If you are out on a walk and you suspect that your dog is suffering from heat stroke, look for places to cool them down. Try to find some water like a stream, river or lake where you can immerse their body. Additionally, if there is a drinking fountain or tap nearby you can splash some water over you do to cool them down.

Another great way to cool a dog down suffering from heatstroke is to cover them in a wet towel. This will quickly and safely reduce their body temperature.

It is important to only use cool water, not iced or very cold water. While you may think that using very cold water is better, it can actually make the cooling process more challenging for your dog. This is because cold water can cause blood vessels near the surface of the body to constrict. Gradually reducing your dog’s temperature is much better than trying to do it suddenly. This also goes for drinking water as well.

Once your dog’s temperature has been reduced sufficiently, you should take them to the vets as soon as possible. Your vet can examine your dog and ensure that their normal body temperature has been reached, and that no permanent damage has been done.

How to Prevent Heat Stroke from Occurring on Walks

As we wrote earlier in this article, the best way to prevent heat related problems from occurring on walks is to take your dog out during a cooler time of the day. However, there are times when things are completely out of your control. If this is the case, there are some things you can do to make the likelihood of heatstroke occurring much less likely. Check them out below:

Keep your dog hydrated throughout the day – Giving your dog access to fresh cool water at all times during the day will help prevent heat related problems from occurring during walks.

Keep them out of the sun – If your dog has been sitting in the sun all day and then goes for a walk, they will be much more likely to overheat. Try to keep them in a cool environment out of the sun both at home and when they go out for walks.

Cool them down with water – If it is really hot you can try and get your dog in some water. Put a wet towel over them before a walk or purchase a paddling pool that they can play in. If you live near a lake, stream or river you can also start the walk off with a swim.

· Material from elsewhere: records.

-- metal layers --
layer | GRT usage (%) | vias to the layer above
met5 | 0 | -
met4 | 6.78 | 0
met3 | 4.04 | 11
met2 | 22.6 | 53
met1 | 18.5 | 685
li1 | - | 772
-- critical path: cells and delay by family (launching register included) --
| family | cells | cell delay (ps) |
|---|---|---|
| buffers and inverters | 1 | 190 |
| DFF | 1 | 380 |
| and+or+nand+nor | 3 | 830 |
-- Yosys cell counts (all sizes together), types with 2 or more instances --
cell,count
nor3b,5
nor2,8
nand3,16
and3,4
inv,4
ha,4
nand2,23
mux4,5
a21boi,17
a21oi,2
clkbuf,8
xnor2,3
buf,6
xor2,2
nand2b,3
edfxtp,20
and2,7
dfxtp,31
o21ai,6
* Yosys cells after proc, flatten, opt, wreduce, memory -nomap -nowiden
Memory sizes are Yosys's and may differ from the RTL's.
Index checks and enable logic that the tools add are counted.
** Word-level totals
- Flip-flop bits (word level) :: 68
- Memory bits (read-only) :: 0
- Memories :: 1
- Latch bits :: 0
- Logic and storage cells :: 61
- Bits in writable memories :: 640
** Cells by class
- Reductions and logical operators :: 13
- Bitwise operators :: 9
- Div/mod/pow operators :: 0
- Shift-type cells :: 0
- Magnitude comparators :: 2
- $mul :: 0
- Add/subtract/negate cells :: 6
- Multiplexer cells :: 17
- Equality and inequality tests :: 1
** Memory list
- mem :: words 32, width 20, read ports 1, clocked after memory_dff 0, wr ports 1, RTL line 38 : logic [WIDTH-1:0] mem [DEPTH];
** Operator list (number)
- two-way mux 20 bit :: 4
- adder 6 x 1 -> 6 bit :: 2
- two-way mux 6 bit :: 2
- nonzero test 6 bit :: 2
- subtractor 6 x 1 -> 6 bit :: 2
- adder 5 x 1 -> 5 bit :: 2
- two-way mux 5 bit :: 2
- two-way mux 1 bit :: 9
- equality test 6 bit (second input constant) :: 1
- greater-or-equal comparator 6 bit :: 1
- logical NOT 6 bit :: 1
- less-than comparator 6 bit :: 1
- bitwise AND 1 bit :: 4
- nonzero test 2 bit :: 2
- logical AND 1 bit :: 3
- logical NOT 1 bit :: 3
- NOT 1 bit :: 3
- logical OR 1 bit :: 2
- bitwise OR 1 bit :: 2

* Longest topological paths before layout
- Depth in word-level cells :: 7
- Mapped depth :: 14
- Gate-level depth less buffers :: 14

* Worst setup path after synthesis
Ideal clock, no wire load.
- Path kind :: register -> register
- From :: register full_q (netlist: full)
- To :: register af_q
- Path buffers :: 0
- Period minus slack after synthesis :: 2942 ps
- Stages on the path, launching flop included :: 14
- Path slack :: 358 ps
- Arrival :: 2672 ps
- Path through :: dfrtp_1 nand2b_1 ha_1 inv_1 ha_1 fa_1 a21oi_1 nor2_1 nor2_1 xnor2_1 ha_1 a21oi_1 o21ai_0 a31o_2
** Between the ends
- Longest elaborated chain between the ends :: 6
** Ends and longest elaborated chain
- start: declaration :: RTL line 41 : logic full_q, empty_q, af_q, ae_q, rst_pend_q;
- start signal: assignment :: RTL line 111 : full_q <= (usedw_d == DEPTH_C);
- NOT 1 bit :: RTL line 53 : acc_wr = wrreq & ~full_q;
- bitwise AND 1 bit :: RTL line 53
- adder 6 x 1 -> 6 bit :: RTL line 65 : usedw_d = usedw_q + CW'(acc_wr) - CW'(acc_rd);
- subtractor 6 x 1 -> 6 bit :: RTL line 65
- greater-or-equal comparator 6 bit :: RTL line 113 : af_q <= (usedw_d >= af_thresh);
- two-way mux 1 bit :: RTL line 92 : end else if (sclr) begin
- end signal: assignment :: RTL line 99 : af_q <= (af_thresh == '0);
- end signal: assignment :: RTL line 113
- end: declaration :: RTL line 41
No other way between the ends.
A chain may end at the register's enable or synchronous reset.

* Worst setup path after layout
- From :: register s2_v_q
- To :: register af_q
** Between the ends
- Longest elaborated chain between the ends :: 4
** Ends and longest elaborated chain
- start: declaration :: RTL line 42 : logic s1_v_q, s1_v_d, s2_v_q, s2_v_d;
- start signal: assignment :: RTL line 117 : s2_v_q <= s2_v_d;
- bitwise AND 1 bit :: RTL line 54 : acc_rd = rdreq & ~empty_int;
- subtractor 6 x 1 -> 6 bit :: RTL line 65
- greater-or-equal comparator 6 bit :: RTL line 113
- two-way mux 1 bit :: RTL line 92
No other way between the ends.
[src/rtl/mem_stage.sv]
// RISC-V MEM stage: drives a ready/valid data-memory port for lw/sw/lb/lbu/sb,
// stalls upstream while an access is outstanding and registers the MEM/WB payload.
module mem_stage #(
  parameter int TIMEOUT = 255,
  parameter int XLEN    = 32
) (
  input  logic            clk,
  input  logic            rst_n,
  input  logic            in_valid,
  input  logic [XLEN-1:0] aluresult,
  input  logic [XLEN-1:0] writedata,
  input  logic            memread,
  input  logic            memwrite,
  input  logic            memtoreg,
  input  logic            regwrite,
  input  logic            bitype,
  input  logic            unsign,
  input  logic            branch,
  input  logic            zero,
  input  logic [4:0]      rd,
  output logic            dmem_req,
  output logic            dmem_we,
  output logic [XLEN-1:0] dmem_addr,
  output logic [XLEN-1:0] dmem_wdata,
  output logic [3:0]      dmem_wstrb,
  input  logic            dmem_ready,
  input  logic [XLEN-1:0] dmem_rdata,
  output logic            stall,
  output logic            pcsrc,
  output logic            err,
  output logic            wb_valid,
  output logic            wb_regwrite,
  output logic            wb_memtoreg,
  output logic [4:0]      wb_rd,
  output logic [XLEN-1:0] wb_aluresult,
  output logic [XLEN-1:0] wb_memdata
);

  typedef enum logic [0:0] {S_IDLE = 1'b0, S_ACCESS = 1'b1} state_t;

  localparam logic [7:0] CNT_LAST = 8'(TIMEOUT - 1);

  function automatic logic [31:0] fmt_wdata(input logic byte_op, input logic [31:0] data);
    if (byte_op) return {4{data[7:0]}};
    else         return data;
  endfunction

  function automatic logic [3:0] fmt_wstrb(input logic byte_op, input logic [1:0] off);
    if (byte_op) return 4'b0001 << off;
    else         return 4'b1111;
  endfunction

  function automatic logic [31:0] fmt_load(input logic byte_op, input logic zext,
                                           input logic [1:0] off, input logic [31:0] rdata);
    logic [7:0] b;
    b = rdata[{off, 3'b000} +: 8];
    if (!byte_op)  return rdata;
    else if (zext) return {24'h000000, b};
    else           return {{24{b[7]}}, b};
  endfunction

  state_t      r_state;
  state_t      w_next_state;
  logic [7:0]  r_count;
  logic        r_req, r_we, r_err;
  logic [31:0] r_addr, r_wdata;
  logic [3:0]  r_wstrb;
  logic        r_wb_valid, r_wb_regwrite, r_wb_memtoreg;
  logic [4:0]  r_wb_rd;
  logic [31:0] r_wb_aluresult, r_wb_memdata;

  logic        w_memop, w_misaligned, w_start, w_timeout, w_access;
  logic [31:0] w_load_data;

  assign w_memop      = in_valid & (memread | memwrite);
  assign w_misaligned = w_memop & ~bitype & (aluresult[1:0] != 2'b00);
  assign w_access     = (r_state == S_ACCESS);
  assign w_start      = (r_state == S_IDLE) & w_memop & ~w_misaligned;
  // ready in the last allowed cycle still wins over the abort
  assign w_timeout    = w_access & ~dmem_ready & (r_count == CNT_LAST);
  assign w_load_data  = fmt_load(bitype, unsign, aluresult[1:0], dmem_rdata);

  assign pcsrc        = in_valid & branch & zero;
  assign err          = r_err;
  assign dmem_req     = r_req;
  assign dmem_we      = r_we;
  assign dmem_addr    = r_addr;
  assign dmem_wdata   = r_wdata;
  assign dmem_wstrb   = r_wstrb;
  assign wb_valid     = r_wb_valid;
  assign wb_regwrite  = r_wb_regwrite;
  assign wb_memtoreg  = r_wb_memtoreg;
  assign wb_rd        = r_wb_rd;
  assign wb_aluresult = r_wb_aluresult;
  assign wb_memdata   = r_wb_memdata;

  // state register
  always_ff @(posedge clk or negedge rst_n) begin
    if (!rst_n) r_state <= S_IDLE;
    else        r_state <= w_next_state;
  end

  // next-state logic
  always_comb begin
    w_next_state = r_state;
    case (r_state)
      S_IDLE: begin
        if (w_start) w_next_state = S_ACCESS;
        else         w_next_state = S_IDLE;
      end
      S_ACCESS: begin
        if (dmem_ready || w_timeout) w_next_state = S_IDLE;
        else                         w_next_state = S_ACCESS;
      end
      default: w_next_state = S_IDLE;
    endcase
  end

  // stall releases in the completing cycle so upstream advances on that edge
  always_comb begin
    stall = 1'b0;
    case (r_state)
      S_IDLE:   stall = w_start;
      S_ACCESS: stall = ~dmem_ready & ~w_timeout;
      default:  stall = 1'b0;
    endcase
  end

  // wait-cycle counter, cleared whenever not waiting in ACCESS
  always_ff @(posedge clk or negedge rst_n) begin
    if (!rst_n)                       r_count <= 8'd0;
    else if (w_access && !dmem_ready) r_count <= r_count + 8'd1;
    else                              r_count <= 8'd0;
  end

  // memory request registers, held stable for the whole access
  always_ff @(posedge clk or negedge rst_n) begin
    if (!rst_n) begin
      r_req   <= 1'b0;
      r_we    <= 1'b0;
      r_addr  <= 32'h0000_0000;
      r_wdata <= 32'h0000_0000;
      r_wstrb <= 4'b0000;
    end else if (w_start) begin
      r_req   <= 1'b1;
      r_we    <= memwrite;
      r_addr  <= {aluresult[31:2], 2'b00};
      r_wdata <= fmt_wdata(bitype, writedata);
      r_wstrb <= fmt_wstrb(bitype, aluresult[1:0]);
    end else if (w_access && (dmem_ready || w_timeout)) begin
      r_req   <= 1'b0;
      r_we    <= 1'b0;
      r_addr  <= 32'h0000_0000;
      r_wdata <= 32'h0000_0000;
      r_wstrb <= 4'b0000;
    end else begin
      r_req   <= r_req;
    end
  end

  // sticky fault flag
  always_ff @(posedge clk or negedge rst_n) begin
    if (!rst_n)                                          r_err <= 1'b0;
    else if (((r_state == S_IDLE) && w_misaligned) || w_timeout) r_err <= 1'b1;
    else                                                 r_err <= r_err;
  end

  // MEM/WB pipeline register; stalled cycles insert a bubble
  always_ff @(posedge clk or negedge rst_n) begin
    if (!rst_n) begin
      r_wb_valid     <= 1'b0;
      r_wb_regwrite  <= 1'b0;
      r_wb_memtoreg  <= 1'b0;
      r_wb_rd        <= 5'd0;
      r_wb_aluresult <= 32'h0000_0000;
      r_wb_memdata   <= 32'h0000_0000;
    end else if ((r_state == S_IDLE) && !w_start) begin
      r_wb_valid     <= in_valid;
      r_wb_regwrite  <= regwrite & in_valid & ~w_misaligned;
      r_wb_memtoreg  <= memtoreg & in_valid & ~w_misaligned;
      r_wb_rd        <= rd;
      r_wb_aluresult <= aluresult;
      r_wb_memdata   <= 32'h0000_0000;
    end else if (w_access && dmem_ready) begin
      r_wb_valid     <= 1'b1;
      r_wb_regwrite  <= regwrite & ~memwrite;
      r_wb_memtoreg  <= memtoreg & ~memwrite;
      r_wb_rd        <= rd;
      r_wb_aluresult <= aluresult;
      r_wb_memdata   <= memwrite ? 32'h0000_0000 : w_load_data;
    end else if (w_timeout) begin
      r_wb_valid     <= 1'b1;
      r_wb_regwrite  <= 1'b0;
      r_wb_memtoreg  <= 1'b0;
      r_wb_rd        <= rd;
      r_wb_aluresult <= aluresult;
      r_wb_memdata   <= 32'h0000_0000;
    end else begin
      r_wb_valid     <= 1'b0;
      r_wb_regwrite  <= 1'b0;
      r_wb_memtoreg  <= 1'b0;
    end
  end

endmodule
--- src/rtl/rns2bin_mrc_seq_32_17_13_11_mod_sub_mul.sv ---
// Combinational ((a - b mod M) * C) mod M; both operands are folded into [0,M) first.
module mod_sub_mul #(
  parameter int M  = 17,
  parameter int C  = 8,
  parameter int AW = 5,
  parameter int BW = 5,
  parameter int OW = 5
) (
  input  logic [AW-1:0] a,
  input  logic [BW-1:0] b,
  output logic [OW-1:0] y
);
  logic [7:0] ar, br, d, p, pm;

  // Folding a as well keeps the product within 8 bits even for illegal residues.
  always_comb begin
    ar = 8'(a) % 8'(M);
    br = 8'(b) % 8'(M);
    d  = (ar >= br) ? (ar - br) : (ar + 8'(M) - br);
    p  = d * 8'(C);
    pm = p % 8'(M);
    y  = OW'(pm);
  end
endmodule

--- src/rtl/rns2bin_mrc_seq_32_17_13_11.sv ---
// Sequential MRC decoder: one mixed-radix digit resolved per cycle, result held until consumed.
module rns2bin_mrc_seq_32_17_13_11
  import rns_32_17_13_11_pkg::*;
#(
  parameter int DYN_SIZE = 16,
  parameter int MAX_MOD  = 5
) (
  input  logic                clk,
  input  logic                reset,
  input  logic                in_valid,
  output logic                in_ready,
  input  logic [MAX_MOD-1:0]  x0,
  input  logic [W1-1:0]       x1,
  input  logic [W2-1:0]       x2,
  input  logic [W3-1:0]       x3,
  output logic                out_valid,
  input  logic                out_ready,
  output logic [DYN_SIZE:0]   N_out,
  output logic                err
);
  state_e state_q, state_d;
  logic [W0-1:0] r0_q;
  logic [W1-1:0] r1_q, d1_r1;
  logic [W2-1:0] r2_q, d1_r2, d2_r2;
  logic [W3-1:0] r3_q, d1_r3, d2_r3, d3_r3;
  logic          err_q, err_out_q;
  logic [DYN_SIZE:0] n_q, n_sum;

  mod_sub_mul #(.M(M1), .C(INV_10), .AW(W1), .BW(W0), .OW(W1)) u_d1_1 (.a(r1_q), .b(r0_q), .y(d1_r1));
  mod_sub_mul #(.M(M2), .C(INV_20), .AW(W2), .BW(W0), .OW(W2)) u_d1_2 (.a(r2_q), .b(r0_q), .y(d1_r2));
  mod_sub_mul #(.M(M3), .C(INV_30), .AW(W3), .BW(W0), .OW(W3)) u_d1_3 (.a(r3_q), .b(r0_q), .y(d1_r3));
  mod_sub_mul #(.M(M2), .C(INV_21), .AW(W2), .BW(W1), .OW(W2)) u_d2_2 (.a(r2_q), .b(r1_q), .y(d2_r2));
  mod_sub_mul #(.M(M3), .C(INV_31), .AW(W3), .BW(W1), .OW(W3)) u_d2_3 (.a(r3_q), .b(r1_q), .y(d2_r3));
  mod_sub_mul #(.M(M3), .C(INV_32), .AW(W3), .BW(W2), .OW(W3)) u_d3_3 (.a(r3_q), .b(r2_q), .y(d3_r3));

  // Digits stay in place once resolved: a0=r0, a1=r1 after D1, a2=r2 after D2, a3=r3 after D3.
  assign n_sum = (DYN_SIZE+1)'(r0_q)
               + (DYN_SIZE+1)'(r1_q) * (DYN_SIZE+1)'(WT1)
               + (DYN_SIZE+1)'(r2_q) * (DYN_SIZE+1)'(WT2)
               + (DYN_SIZE+1)'(r3_q) * (DYN_SIZE+1)'(WT3);

  always_ff @(posedge clk or negedge reset) begin
    if (!reset) state_q <= IDLE;
    else        state_q <= state_d;
  end

  always_comb begin
    state_d = state_q;
    case (state_q)
      IDLE:    if (in_valid) state_d = D1;
      D1:      state_d = D2;
      D2:      state_d = D3;
      D3:      state_d = ACC;
      ACC:     state_d = OUT;
      OUT:     if (out_ready) state_d = IDLE;
      default: state_d = IDLE;
    endcase
  end

  always_ff @(posedge clk or negedge reset) begin
    if (!reset) begin
      r0_q      <= '0;
      r1_q      <= '0;
      r2_q      <= '0;
      r3_q      <= '0;
      err_q     <= 1'b0;
      err_out_q <= 1'b0;
      n_q       <= '0;
    end else begin
      case (state_q)
        IDLE: if (in_valid) begin
          r0_q  <= x0;
          r1_q  <= x1;
          r2_q  <= x2;
          r3_q  <= x3;
          err_q <= (x1 > W1'(16)) | (x2 > W2'(12)) | (x3 > W3'(10));
        end
        D1: begin
          r1_q <= d1_r1;
          r2_q <= d1_r2;
          r3_q <= d1_r3;
        end
        D2: begin
          r2_q <= d2_r2;
          r3_q <= d2_r3;
        end
        D3:  r3_q <= d3_r3;
        ACC: begin
          n_q       <= err_q ? '0 : n_sum;
          err_out_q <= err_q;
        end
        default: ;
      endcase
    end
  end

  assign in_ready  = (state_q == IDLE);
  assign out_valid = (state_q == OUT);
  assign N_out     = n_q;
  assign err       = err_out_q;
endmodule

Make some cold treats – Another great way to cool your dog down before a walk is to give them some cool treats. Flavoured or plain ice cubes are an excellent way to cool your dog down. We love to give our dog’s ice cubes with peas or carrot in them. However, if your dog is suffering from heat stroke do not give them ice cubes. You can read more about giving your dog ice cubes at PetMD.

Wrapping Up Can I Take My Dog for Walks in Hot Weather

The simple answer is yes, you can take your dog for walks when it is hot, but you need to avoid the hottest parts of the day. You need to be able to recognise the signs of an overheating dog and watch out for burnt paws. Always check the temperature of any surfaces you and your dog walk on before going out.